Since you reference my answer to a very similar question, I'm assuming you already read it, so you know what the difference between ZK and ZKPoK is at a technical level. To recall briefly, though: a standard ZK proves the existence of a witness, while ZKPoK proves that the prover actually knows the witness, which is formalized by saying that there exists an efficient extractor which can recover the witness from the code of the prover. Actually, a better full name for "zero-knowledge proof" would be "zero-knowledge proof of membership" (it proves that a word $x$ belongs to a language $L$, which is equivalent to saying that there exists a witness for the statement "$x$ belongs to $L$").
To answer your main question:
So, what is the real difference (if there is one) between ZKP and a ZKPoK? Is people using both concepts indistinguishable?
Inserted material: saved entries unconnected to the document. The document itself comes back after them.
Context: an optimization exercise on an open-source flow, tuned for small area. The choices shown serve that exercise and are no tape-out recipe.
Function was checked by simulation only, so behaviour that the tests miss may differ from the original.
Power figures rest on the tool's default switching activity, not on a simulated workload.

Setup of job 3048:
// pcs_rx_top
module pcs_rx_top (
	input wire logic                    clk,
	input wire logic                    rst_i,
	input wire logic                    blk_v_i,
	input wire logic [2-1:0]  head_i,
	input wire logic [64-1:0]  data_i,
	input wire logic                    hold_i,  
	output logic                        ovf_o,   
	output logic                        blk_v_o,
	output logic                        ctrl_v_o,
	output logic                        idle_v_o,
	output logic [((0) ? 1 : 2)-1:0] start_v_o,
	output logic                        term_v_o,
	output logic                        err_v_o,
	output logic                        ord_v_o,
	output logic [64-1:0]      data_o,
	output logic [(64 / 8)-1:0]      keep_o
);
localparam int DW    = 64;
localparam int HW    = 2;
localparam int BW    = HW + DW;
localparam int DEPTH = 8;
localparam int HIST_W = 58;
localparam int TAP_N  = 39;
logic [HIST_W-1:0]    hist_q;
logic [HIST_W+DW-1:0] stream;
logic [DW-1:0]        descr;
assign stream = {data_i, hist_q};
always_comb begin
	for (int i = 0; i < DW; i++) begin
		descr[i] = stream[HIST_W + i] ^ stream[HIST_W - TAP_N + i] ^ stream[i];
	end
end
hold_reg #(.W(HIST_W)) hist_reg (
	.clk(clk), .ld(blk_v_i & ~rst_i), .keep(~blk_v_i & ~rst_i),
	.d(data_i[DW-1:DW-HIST_W]), .q(hist_q)
);
logic [BW-1:0]    mem [DEPTH];  
logic [DEPTH-1:0] occ_q;        
logic             pend_q;       
logic             drop_q;       
logic             rd_v_q;
logic [BW-1:0]    rd_blk_q;
logic             rd_en;
logic             full_nx;      
logic             shift;
logic             wr;
logic [DEPTH-1:0] sel;          
  ...
clock: 4.0 ns
lec_check: 0
cap_margin: 20
core_margin: 2
core_utilization: 60
slew_margin: 20
synth_hierarchical: 1
synth_minimum_keep_size: 0
standard.sh (not shown) runs the stock make flow with config.mk's settings and CLKGATE_MAP_FILE= SYNTH_SCRIPT=/design/flow/synth_recipe.tcl, a recipe that flattens the netlist after the stock synthesis.
==> flow/flow/run.sh <==
#!/bin/bash
# The standard layout, with two changes: ports are buffered with the
# smallest buffer, and the clock tree uses fewer, smaller buffers and no
# dummy loads. ORFS writes each step's log under orfs/logs; the make output
# goes to flow.log here.
set -euo pipefail
export BUFFER_PORTS_ARGS="-buffer_cell sky130_fd_sc_hd__buf_1"
export CTS_ARGS="-sink_clustering_enable -repair_clock_nets -dont_use_dummy_load -buf_list sky130_fd_sc_hd__clkbuf_4 -sink_clustering_size 12 -sink_clustering_max_diameter 30"
bash standard.sh > flow.log 2>&1
Job 3048 went all the way through synthesis, placement and routing and the layout is clean on timing, DRC and antenna.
There is a clear difference at the technical level, and this translates into a clear difference in the applications. First, zero-knowledge proofs are used as components in larger constructions of cryptographic objects (there are hundreds of example, but just to name a few: verifiable encryption, maliciously secure computation, anonymous credentials, etc). In many of those applications of ZK proofs, the proof of knowledge property is actually crucial. This is for example the case in verifiable encryption and anonymous credentials - but not in maliciously secure computation, where standard zero-knowledge suffice.
To give you an intuition of when the difference matters, here is a rule of thumb:
- If you just want to prove that "some property is verified" (for example: "the ciphertext you sent me contains a bit"), zero-knowledge proofs (of membership) suffice.
- If you need to authenticate the prover in any way, then you need a zero-knowledge proof of knowledge.
To put it even more directly: a ZK proofs only says something about the statement ("the statement is true"). A ZK proof of knowledge is much stronger since it also says something about the prover himself: "the statement is true, and the prover knows a witness for it". This is absolutely crucial in any "authenticated" cryptographic protocol: you can say that an authorized user (for whatever definition of "authorized" in your application) is a user that knows a witness; then, sending a ZKPoK can be seen as authenticating the user, without revealing is authentication credential (which prevents stealing his identity).